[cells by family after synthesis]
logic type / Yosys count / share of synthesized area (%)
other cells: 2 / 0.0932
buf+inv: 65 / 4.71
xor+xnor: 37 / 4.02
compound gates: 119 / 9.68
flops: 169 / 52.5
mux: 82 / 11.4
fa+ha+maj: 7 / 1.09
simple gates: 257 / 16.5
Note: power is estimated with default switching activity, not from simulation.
[src/rtl/divider_iter_pkg.sv]
// Shared definitions for the iterative restoring divider.
package divider_iter_pkg;

  // Default operand width.
  localparam int XLEN_DEF = 64;

  // FSM state encoding.
  typedef enum logic [1:0] {
    DIV_IDLE = 2'd0,
    DIV_CALC = 2'd1,
    DIV_DONE = 2'd2
  } div_state_e;

  // Special results at the default width: quotient on divide-by-zero and
  // the dividend that overflows when divided by -1.
  localparam logic [XLEN_DEF-1:0] DIV_ZERO_Q       = '1;
  localparam logic [XLEN_DEF-1:0] DIV_OVF_DIVIDEND = {1'b1, {(XLEN_DEF-1){1'b0}}};

endpackage

[src/rtl/divider_iter_step.sv]
// One radix-2 restoring step: shift {rem, quo} left, trial-subtract divisor.
module div_restore_step #(
  parameter int XLEN = 64
) (
  input  logic [XLEN-1:0] rem_i,
  input  logic [XLEN-1:0] quo_i,
  input  logic [XLEN-1:0] divisor_i,
  output logic [XLEN-1:0] rem_o,
  output logic [XLEN-1:0] quo_o
);

  // Partial remainder is always below the divisor, so it fits in XLEN bits;
  // only the shifted value needs the extra bit.
  logic [XLEN:0]   shifted;
  logic [XLEN-1:0] diff;
  logic            ge;

  // Trial subtraction; the low XLEN bits of the difference are exact when it is non-negative.
  always_comb begin
    shifted = {rem_i, quo_i[XLEN-1]};
    ge      = (shifted >= {1'b0, divisor_i});
    diff    = shifted[XLEN-1:0] - divisor_i;
    rem_o   = ge ? diff : shifted[XLEN-1:0];
    quo_o   = {quo_i[XLEN-2:0], ge};
  end

endmodule
==> config.mk <==
export PLATFORM = sky130hd
export DESIGN_NAME = rescale_bilinear_core
export DESIGN_NICKNAME = d
export VERILOG_FILES = /design/src/rtl/rescale_bilinear_core.sv
export SDC_FILE = /design/constraint.sdc
export NUM_CORES = 1
export LEC_CHECK = 0
export BUFFER_PORTS_ARGS = -buffer_cell sky130_fd_sc_hd__buf_4
export CORE_ASPECT_RATIO = 0.75
export CORE_MARGIN = 2
export CORE_UTILIZATION = 25
export DETAILED_ROUTE_END_ITERATION = 16
export SKIP_CTS_REPAIR_TIMING = 1
export SYNTH_ARGS = -nofsm -noshare
export SYNTH_HDL_FRONTEND = slang
export SYNTH_SLANG_ARGS = --single-unit
export TNS_END_PERCENT = 30
==> constraint.sdc <==
create_clock -name clock -period 7.14 [get_ports clock]
set_clock_uncertainty 0.2 [all_clocks]
set_input_delay 0.714 -clock clock [delete_from_list [all_inputs] [get_ports clock]]
set_output_delay 0.714 -clock clock [all_outputs]
set_load 0.01 [all_outputs]
## src/rtl/nova_io_pkg.sv

```systemverilog
`default_nettype none
// +--------------------------------------------------------------------------+
// | nova_io_pkg : Nova device-bus function codes, flag encodings and widths   |
// | Revision    : 1.0                                                         |
// +--------------------------------------------------------------------------+
package nova_io_pkg;

  localparam int DATA_W = 16;
  localparam int ADDR_W = 8;
  localparam int DEV_W  = 6;

  // One entry per value of bs_adr[6:7]; reads and writes share the code.
  typedef enum logic [1:0] {
    FN_CTL  = 2'b00,
    FN_DATA = 2'b01,
    FN_MASK = 2'b10,
    FN_HALT = 2'b11
  } bus_fn_e;

  typedef enum logic [1:0] {
    FLAG_NONE = 2'b00,
    FLAG_EN   = 2'b01,
    FLAG_DIS  = 2'b10,
    FLAG_RSVD = 2'b11
  } flag_ctl_e;

endpackage : nova_io_pkg
`default_nettype wire

```

## src/rtl/nova_prio_enc.sv

```systemverilog
`default_nettype none
// +--------------------------------------------------------------------------+
// | nova_prio_enc : combinational lowest-index-wins priority encoder          |
// | Revision      : 1.0                                                       |
// +--------------------------------------------------------------------------+
module nova_prio_enc #(
  parameter int NUM_IRQ = 16
) (
  input  logic [NUM_IRQ-1:0] req,
  output logic               valid,
  output logic [3:0]         idx
);

  // Scan downwards so the last hit written is the lowest set index.
  always_comb begin
    valid = |req;
    idx   = 4'd0;
    for (int i = NUM_IRQ - 1; i >= 0; i--) begin
      if (req[i]) begin
        idx = 4'(i);
      end
    end
  end

endmodule : nova_prio_enc
`default_nettype wire

```

## src/rtl/nova_intr_ctl.sv

```systemverilog
`default_nettype none
// +--------------------------------------------------------------------------+
// | nova_intr_ctl : Nova bus CPU device with multi-channel priority interrupt |
// |                 controller, HALT, IORST pulse and switch register read    |
// | Revision      : 1.0                                                       |
// +--------------------------------------------------------------------------+
module nova_intr_ctl
  import nova_io_pkg::*;
#(
  parameter logic [DEV_W-1:0]  DEVICE_ADDR  = 6'o77,
  parameter int                NUM_IRQ      = 16,
  parameter logic [DEV_W-1:0]  CODE_BASE    = 6'o20,
  parameter logic [DATA_W-1:0] SWITCHES     = 16'h8010,
  parameter int                IORST_CYCLES = 4
) (
  input  logic                pclk,
  input  logic                prst,
  output logic                bs_rst,
  input  logic                bs_stb,
  input  logic                bs_we,
  input  logic [0:ADDR_W-1]   bs_adr,
  input  logic [0:DATA_W-1]   bs_din,
  output logic [0:DATA_W-1]   bs_dout,
  input  logic [NUM_IRQ-1:0]  irq_req,
  output logic                cntrl_intr,
  input  logic                cntrl_intr_ack,
  output logic                cntrl_halt,
  input  logic                cntrl_cont
);

  localparam int               CNT_W    = $clog2(IORST_CYCLES + 1);
  localparam logic [CNT_W-1:0] CNT_LOAD = CNT_W'(IORST_CYCLES);

  logic [NUM_IRQ-1:0] pending_q, pending_d;
  logic [NUM_IRQ-1:0] mask_q, mask_d;
  logic [NUM_IRQ-1:0] irq_prev_q, irq_prev_d;
  logic               int_en_q, int_en_d;
  logic               intr_q, intr_d;
  logic               halt_q, halt_d;
  logic [CNT_W-1:0]   count_q, count_d;
  logic [DATA_W-1:0]  dout_q, dout_d;

  logic               w_hit;
  logic               w_iorst;
  bus_fn_e            w_fn;
  flag_ctl_e          w_flag;
  logic [NUM_IRQ-1:0] w_field;
  logic [NUM_IRQ-1:0] w_rise;
  logic [NUM_IRQ-1:0] w_eligible;
  logic [NUM_IRQ-1:0] w_win_onehot;
  logic               w_valid;
  logic [3:0]         w_idx;
  logic [DEV_W-1:0]   w_code;

  assign w_hit      = bs_stb && (bs_adr[0:DEV_W-1] == DEVICE_ADDR);
  assign w_fn       = bus_fn_e'(bs_adr[DEV_W:ADDR_W-1]);
  assign w_flag     = flag_ctl_e'(bs_din[DATA_W-2:DATA_W-1]);
  assign w_iorst    = w_hit && !bs_we && (w_fn == FN_HALT);
  assign w_rise     = irq_req & ~irq_prev_q;
  assign w_eligible = pending_q & ~mask_q;

  // Channel i lives at bus bit [15-i], i.e. the numeric LSB end of the word.
  always_comb begin
    w_field = '0;
    for (int i = 0; i < NUM_IRQ; i++) begin
      w_field[i] = bs_din[DATA_W-1-i];
    end
  end

  nova_prio_enc #(
    .NUM_IRQ (NUM_IRQ)
  ) u_prio_enc (
    .req   (w_eligible),
    .valid (w_valid),
    .idx   (w_idx)
  );

  assign w_code       = CODE_BASE + {2'b00, w_idx};
  assign w_win_onehot = NUM_IRQ'(1) << w_idx;

  always_comb begin
    pending_d  = pending_q;
    mask_d     = mask_q;
    irq_prev_d = irq_req;
    int_en_d   = int_en_q;
    intr_d     = int_en_q && (|w_eligible);
    halt_d     = halt_q;
    count_d    = (count_q != '0) ? (count_q - CNT_W'(1)) : count_q;
    dout_d     = '0;

    if (cntrl_cont) begin
      halt_d = 1'b0;
    end

    if (w_hit && bs_we) begin
      case (w_fn)
        FN_CTL: begin
          case (w_flag)
            FLAG_EN:  int_en_d = 1'b1;
            FLAG_DIS: int_en_d = 1'b0;
            default:  ;
          endcase
        end
        FN_DATA: pending_d = pending_d & ~w_field;
        FN_MASK: mask_d    = w_field;
        FN_HALT: halt_d    = 1'b1;
      endcase
    end

    if (w_hit && !bs_we) begin
      case (w_fn)
        FN_CTL:  dout_d = {int_en_q, intr_q, halt_q, 13'b0};
        FN_DATA: dout_d = SWITCHES;
        FN_MASK: begin
          if (w_valid) begin
            dout_d    = {10'b0, w_code};
            pending_d = pending_d & ~w_win_onehot;
          end
        end
        FN_HALT: dout_d = '0;
      endcase
    end

    // New edges are applied after all clears so a coincident set survives.
    pending_d = pending_d | w_rise;

    if (intr_q && cntrl_intr_ack) begin
      int_en_d = 1'b0;
      intr_d   = 1'b0;
    end

    if (w_iorst) begin
      pending_d = '0;
      mask_d    = '0;
      int_en_d  = 1'b0;
      intr_d    = 1'b0;
      count_d   = CNT_LOAD;
    end
  end

  always_ff @(posedge pclk or posedge prst) begin
    if (prst) begin
      pending_q  <= '0;
      mask_q     <= '0;
      irq_prev_q <= '0;
      int_en_q   <= 1'b0;
      intr_q     <= 1'b0;
      halt_q     <= 1'b0;
      count_q    <= '0;
      dout_q     <= '0;
    end else begin
      pending_q  <= pending_d;
      mask_q     <= mask_d;
      irq_prev_q <= irq_prev_d;
      int_en_q   <= int_en_d;
      intr_q     <= intr_d;
      halt_q     <= halt_d;
      count_q    <= count_d;
      dout_q     <= dout_d;
    end
  end

  assign bs_rst     = prst | (count_q != '0);
  assign bs_dout    = dout_q;
  assign cntrl_intr = intr_q;
  assign cntrl_halt = halt_q;

endmodule : nova_intr_ctl
`default_nettype wire
```

## config.mk

```make
export PLATFORM = sky130hd
export DESIGN_NAME = nova_intr_ctl
export DESIGN_NICKNAME = d
export VERILOG_FILES = /design/src/rtl/nova_io_pkg.sv /design/src/rtl/nova_prio_enc.sv /design/src/rtl/nova_intr_ctl.sv
export SDC_FILE = /design/constraint.sdc
export NUM_CORES = 1
export LEC_CHECK = 0
export CAP_MARGIN = 0
export CORE_UTILIZATION = 45
export DETAILED_ROUTE_END_ITERATION = 6
export GPL_ROUTABILITY_DRIVEN = 0
export PLACE_DENSITY = 0.75
export SETUP_SLACK_MARGIN = 0.1
export SYNTH_ARGS = -nofsm -noshare
export SYNTH_HDL_FRONTEND = slang
export SYNTH_SLANG_ARGS = --single-unit
```

## constraint.sdc

```tcl
create_clock -name pclk -period 2.8 [get_ports pclk]
set_input_delay 0.56 -clock pclk [delete_from_list [all_inputs] [get_ports pclk]]
set_output_delay 0.56 -clock pclk [all_outputs]
set_load 0.03 [all_outputs]
```

==> results.md, run 1 <==
- Max-slew violations: 0
- Slew @ Worst Pin: 0.760 ns
- Peak supply drop: 0.502 mV
- Routed WL: 6790 um
- Seq/Total Area, Yosys: 0.531
- IO Port Bufs: 56
- Initial core utilization: 0.479
- Endpoint class of the critical path: flip-flop
- CTS root buf: clkbuf_8
- DRT antenna net count: 0
- Die area: 0.00682 mm2
- DP HPWL: approximately 5000 um
- Rel. slew slack: 0.493
- P_leak: approximately 0.0016 uW
- Latest clock arrival within the worst-skew pair: roughly 0.34 ns
- Residual DRC: 0
- CTS Buf Count: 9
- Top-level port count: 65
- Critical path required time: roughly 3 ns
- First-pass GRT wire length: ~11000 um
- #FFs+latches synth: 62
- Worst r2r src: mask_q[15]
- Gr usage total: 0.230
- Core ar.: about 0.006 mm2
- Hold slack final: approximately 0.5 ns
- Crit path time final: 2.26 ns
- Vias in the first global route: roughly 2300
- Syn Inst Count: 280
- Wirelength per Cell: between 15 and 20 um
- Asr flop ratio synth: 1.00
- Cell Pwr Density: 520 mW/mm2
- Die X: about 83 um
- Routed via count: ~2300
- Hold Vio Cnt, Final: 0
- Largest net degree at the start of global routing: 63
- Min-delay worst type: flip-flop to flip-flop
- Initial DRC Count: roughly 130
- CP startpoint kind: input port
- Via density: about 5.5
- Final global-route overflow total: 0
- Status: finished, final reports clean
- ANT cells: 0
- RSZ-0062 raised after global routing: no
- Hold_buf cts: 0
- HP Start: irq_prev_q[6]
- Crit share post-route: 0.808
- Cell Area, Synth: between 0.002 and 0.003 mm2
- Clock Sinks: 62
- CTS max path bufs: 2
- CP Launch Point: bs_adr[7]
- Maximum clock frequency: approximately 0.44 GHz
- Fin Clk Skew: 0.00558 ns
- Ys flop type: dfrtp_1
- Mean Syn Cell Area: around 10 um2
- CTS tree: yes
- Maxcap violations: 0
- Crit Path Class: input port to flip-flop
- Setup Fix Bufs, Post-CTS: 0
- Crit path DAT: about 2.5 ns
- TNS Setup: 0 ns
- Final setup vio count: 0
- Rows: 28
- H-Tree Depth: 3
- CTS clk-pin slew, worst paths: 0.06 ns
- Number of synthesized flops with an enable pin: 0
- Pre-antenna DRT Iters: 4
- Area grow syn2layout: 28.1%
- Fin nets: about 400
- Yosys cell types: between 50 and 60
- Die Ht: 82.6 um
- Post-cts repair resize count: 0
- Initial antenna violation count: 0
- Worst Path Max Fanout: 7
- Proportion of layout cells with a drive suffix above 1: 0.0883
- Ys Warns: 0
metrics by stage:
stage / util / instance area [um2] / std cells / worst slack (ns) / total power (uW)
floorplan: - / 2950 / 287 / 0.240 / 1130
global placement: 0.583 / 3560 / 411 / 0.233 / 1230
detailed placement: 0.583 / 3560 / 411 / 0.197 / 1240
CTS: 0.614 / 3740 / 426 / 0.543 / 1970
global route: 0.614 / 3740 / 426 / 0.287 / 2030
finish: 0.614 / 3740 / 426 / 0.538 / 1950
layout by cell type (no fill, tap or decap), types with 3 or more instances in the layout:
cell type,n
clkdlybuf4s50_1,55
nor3b_1,3
nand3b_1,4
o211ai_1,4
and3_1,5
nand4_1,6
a31oi_1,5
a21boi_0,3
nand3_1,7
conb_1,8
nor3_1,5
dfrtp_1,62
nand2b_1,18
o21ai_0,8
nor2b_1,12
inv_1,7
clkbuf_8,13
nor2_1,21
buf_4,8
a21oi_1,10
a22o_1,15
or2b_1,4
nand2_1,25
layout make-up:
| type | instances | area, um2 |
|---|---|---|
| fill | 514 | 2350 |
| sequential | 62 | 1550 |
| multi-input combinational | 203 | 1270 |
| timing repair buffer | 63 | 611 |
| clock buffer | 15 | 186 |
| tap | 75 | 93.8 |
| inverter | 8 | 33.8 |
sequential cells by signal, summed over array words and instances, names as in the netlist:
signal and count:
bs_dout 8, cntrl_halt 1, cntrl_intr 1, count_q 3, int_en_q 1, irq_prev_q 16
mask_q 16, pending_q 16
report_power, final:
part           internal, uW  switching [uW]  leakage (uW)  total, uW
clock network           414             315     0.0000958        729
logic                   128             130      0.000770        257
registers               940            21.5      0.000738        961
final timing paths:
kind	endpoint	slack, ns	cells after the start
worst min-delay path	pending_q[6]	0.49	2
worst min register to register	pending_q[6]	0.49	2
worst max-delay path	pending_q[12]	0.54	7
max in group asynchronous	irq_prev_q[8]	1.44	3
min in group asynchronous	mask_q[4]	0.85	3
worst max register to register	pending_q[6]	0.62	6
worst max-delay path, cell delays in order:
cell	delay, ns
clkdlybuf4s50_1	0.51
nand2b_1	0.28
or4_1	0.45
nor3_1	0.23
nor2b_1	0.20
nor2b_1	0.14
a31oi_1	0.09
Yosys cell counts (all sizes together), types with 4 or more instances:
cell type,count,area share
nand3,7,0.012
a21oi,11,0.020
nand2b,19,0.043
dfrtp,62,0.53
or2b,4,0.010
nor2,22,0.031
nand2,25,0.032
nor3,5,0.0086
o21ai,9,0.015
a22o,16,0.048
o211ai,4,0.010
a31oi,5,0.011
inv,8,0.010
nand4,6,0.013
buf,14,0.034
nor2b,13,0.030
nand3b,4,0.010
and3,5,0.011
routing by layer:
metal / GRT usage / up-vias / routed length, um
li1: - / 1126 / -
met5: 0 / - / 0
met4: 0.121 / 0 / 176
met1: 0.295 / 1106 / 3010
met3: 0.0615 / 18 / 465
met2: 0.355 / 96 / 3140
cells by family after synthesis:
logic type,synth area share
compound gates,0.162
xor+xnor,0.00300
fa+ha+maj,0.00857
buf+inv,0.0441
flops,0.531
mux,0.00343
other cells,0.00128
simple gates,0.246
Power figures use the tool's default switching activity.
==> inputs of run 2 (changes only) <==
clock period = 2.3 ns   (was 2.8 ns; I/O delays follow)
==> run 2 against run 1 <==
Compared with the run above: worst hold slack gained 0.0018 ns; sequential share of layout area decreased by 1.8 points; count of clock-buffer cells in the layout decreased by 4; final cell count rose by 4.5%; final area grew 4.4%; critical path depth is the same; register-to-register slack worse by 0.40 ns; sequential power grew 22%; first-iteration DRC count fell by 20%; flip-flop and latch count unchanged; critical path type unchanged; largest cell class unchanged.
==> results.md, run 2 (synthesis gave the netlist of run 1 again) <==
- Wirelength per Cell: 15.9 um (-0.18%)
- Min-delay worst type: flip-flop to flip-flop
- Rows: 28 (unchanged)
- Die X: 82.6 um (unchanged)
- IO Port Bufs: 56 (unchanged)
- Flop pwr share: 0.483 (-0.011)
- Crit path DAT: 2.31 ns (-0.16 ns)
- First-pass GRT wire length: 11600 um (+3.2%)
- Hold Vio Cnt, Final: 0 (unchanged)
- Initial core utilization: 0.479 (unchanged)
- CTS Buf Count: 9 (unchanged)
- Initial antenna violation count: 0 (unchanged)
- Maxcap violations: 0 (unchanged)
- Core ar.: 0.00610 mm2 (unchanged)
- CTS tree: yes
- Worst r2r src: mask_q[2]
- GR peak layer: met2
- Area grow syn2layout: 33.8%
- GRT met1 Usage: 0.312 (+0.0165)
- Worst Path Max Fanout: 7 (unchanged)
- CTS root buf: clkbuf_8
- Met3 Use GR: 0.0824 (+0.0209)
- DP HPWL: 5170 um (+5.9%)
- Crit path time final: 2.08 ns
- Worst Hold Path EP: pending_q[3]
- Critical Path, Cell by Cell: clkdlybuf4s50_1, nand4_1, or3_1, nor2_2, nor2_1, buf_4, a22o_2
- Largest net degree at the start of global routing: 63 (unchanged)
- Switch share: 0.244 (+0.00490)
- Critical Path Max Stage Delay: 0.50 ns (about the same)
- Pre-antenna DRT Iters: 4 (unchanged)
- Clock share of power: 0.381 (+0.007)
- H-Tree Depth: 3 (unchanged)
- ANT cells: 0 (unchanged)
- Crit share post-route: 0.905
- Register area: 0.00155 mm2 (unchanged)
- Post-cts repair resize count: 0 (unchanged)
- Gr usage total: 0.240 (+0.00956)
- CP startpoint kind: input port
- Routed WL: 7080 um (+4.3%)
- RSZ-0062 raised after global routing: no
- Multi-input gate area: 0.00129 mm2 (+1.7%)
- Routed via count: 2425 (+3.4%)
- Top-level port count: 65 (unchanged)
- Die Ht: 82.6 um (unchanged)
- Status: finished, final reports clean
- Via density: 5.45 (-1.0%)
- Worst Reg-to-Reg Cells: 7 (+1)
- M2 GR Usage: 0.375 (+0.0198)
- P_leak: 0.00171 uW (+6.4%)
- Latest clock arrival within the worst-skew pair: 0.34 ns (about the same)
- Maximum clock frequency: ~0.48 GHz
- Crit Path Class: input port to flip-flop
- Fin Clk Skew: 0.00718 ns (+0.00160 ns)
- Cell Pwr Density: 620 mW/mm2 (+19%)
- Setup Fix Bufs, Post-CTS: 0 (unchanged)
- Hold depth: 2 (unchanged)
- CP max stage cell: or3_1
- Commonest cells after routing, fill and taps aside: dfrtp_1, clkdlybuf4s50_1, buf_4, nand2_1, nor2_1
- HP Start: irq_prev_q[3]
- CTS clk-pin slew, worst paths: 0.06 ns (about the same)
- Final global-route overflow total: 0 (unchanged)
- Internal power: 1830 uW (+24%)
- Comb pwr share: 0.137 (+0.005)
- Rel. slew slack: 0.493 (about the same)
- TNS Setup: 0 ns (unchanged)
- Max-slew violations: 0 (unchanged)
- Vias in the first global route: 2380 (+2.7%)
- Dpl ws: -0.196 ns (-0.393 ns)
- Fin nets: 414 (+4.8%)
- Die area: 0.00682 mm2 (unchanged)
- Peak supply drop: 0.731 mV (+46%)
- Residual DRC: 0 (unchanged)
- Initial DRC Count: 101 (-20%)
- Most common cell after layout, fill and taps aside: dfrtp_1
- Switching pwr: 592 uW (+27%)
- R2r endpoint: pending_q[4]
- Final setup vio count: 0 (unchanged)
- Hold_buf cts: 0 (unchanged)
- DRT antenna net count: 0 (unchanged)
- Endpoint class of the critical path: flip-flop
- Top flop regs: irq_prev_q: 16 flops, mask_q: 16 flops, pending_q: 16 flops
- Clock Sinks: 62 (unchanged)
- Worst R2R Setup Slack: 0.22 ns (-0.40 ns)
- Proportion of layout cells with a drive suffix above 1: 0.149 (+0.0603)
- Final worst slack: 0.218 ns (-0.320 ns)
- FILL cells: 519 (+0.97%)
- Slew @ Worst Pin: 0.761 ns (+0.000578 ns)
- Critical path required time: 2.53 ns (-0.48 ns)
- CTS max path bufs: 2 (unchanged)
-- run 2: cell types whose count changed in the layout (fill, tap and decap cells not counted), sizes merged --
cell      previous run  this run
clkinv               0         2
bufinv               0         1
clkbuf              15        11
buf                  8        27
clkinvlp             1         2
-- run 2: layout make-up --
type	count	share of cell area
flip-flops and latches	62	0.397
multi-input cells	203	0.329
repair buffers	82	0.193
clock buffers	11	0.0362
well taps	75	0.0240
clock inverters	4	0.0122
inverters	8	0.00864
-- run 2: worst max path at each step --
| stage | start | end | slack [ns] | depth (start not counted) |
|---|---|---|---|---|
| 5_1_grt | bs_adr[5] | pending_q[10] | 0.10 | 7 |
| 3_5_place_dp | bs_adr[4] | mask_q[15] | -0.20 | 7 |
| 2_1_floorplan | prst | bs_rst | 0.12 | 2 |
| 3_3_place_gp | bs_adr[4] | mask_q[15] | -0.11 | 7 |
| 6_report | bs_adr[4] | mask_q[15] | 0.22 | 7 |
| 4_1_cts | bs_adr[4] | mask_q[15] | 0.16 | 7 |
-- run 2: metal layers --
metal  vias to the layer above  wire length [um]
li1                       1164                 -
met2                        83              3410
met5                         -                 0
met4                         0                95
met3                        10               447
met1                      1168              3120
-- run 2: critical path: cells and delay by family --
family          cells  cell delay, ns
simple gates        4            0.99
buf+inv             2            0.64
compound gates      1            0.21
-- run 2: power by group through the flow --
| stage | Combinational, uW | Sequential (uW) | Clock (uW) |
|---|---|---|---|
| after global routing | 374 | 1170 | 998 |
| after detailed placement | 332 | 1190 | 0 |
| final | 331 | 1170 | 923 |
| after floorplan | 202 | 1180 | 0 |
| after CTS | 336 | 1170 | 949 |
| after global placement | 323 | 1190 | 0 |
-- run 2: stage by stage --
step / cells / util / hold slack (ns) / area (um2) / total power (uW)
3_5_place_dp: 430 / 0.608 / 0.475 / 3710 / 1520
6_report: 445 / 0.641 / 0.494 / 3910 / 2420
4_1_cts: 445 / 0.639 / 0.499 / 3890 / 2460
3_3_place_gp: 430 / 0.608 / 0.477 / 3710 / 1510
5_1_grt: 445 / 0.641 / 0.502 / 3910 / 2550
2_1_floorplan: 287 / - / 0.457 / 2960 / 1390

------------------------------------------------------------------------

**WHAT THE EXERCISE ASKS**
Proceeding from the line containing "1170 | 949 |" through the line containing "5_1_grt: 445 / 0.641 / 0.502 / 3910 / 2550", transcribe the lines above exactly, both end lines included.

**FINISHED TASK**
| after CTS | 336 | 1170 | 949 |
| after global placement | 323 | 1190 | 0 |
-- run 2: stage by stage --
step / cells / util / hold slack (ns) / area (um2) / total power (uW)
3_5_place_dp: 430 / 0.608 / 0.475 / 3710 / 1520
6_report: 445 / 0.641 / 0.494 / 3910 / 2420
4_1_cts: 445 / 0.639 / 0.499 / 3890 / 2460
3_3_place_gp: 430 / 0.608 / 0.477 / 3710 / 1510
5_1_grt: 445 / 0.641 / 0.502 / 3910 / 2550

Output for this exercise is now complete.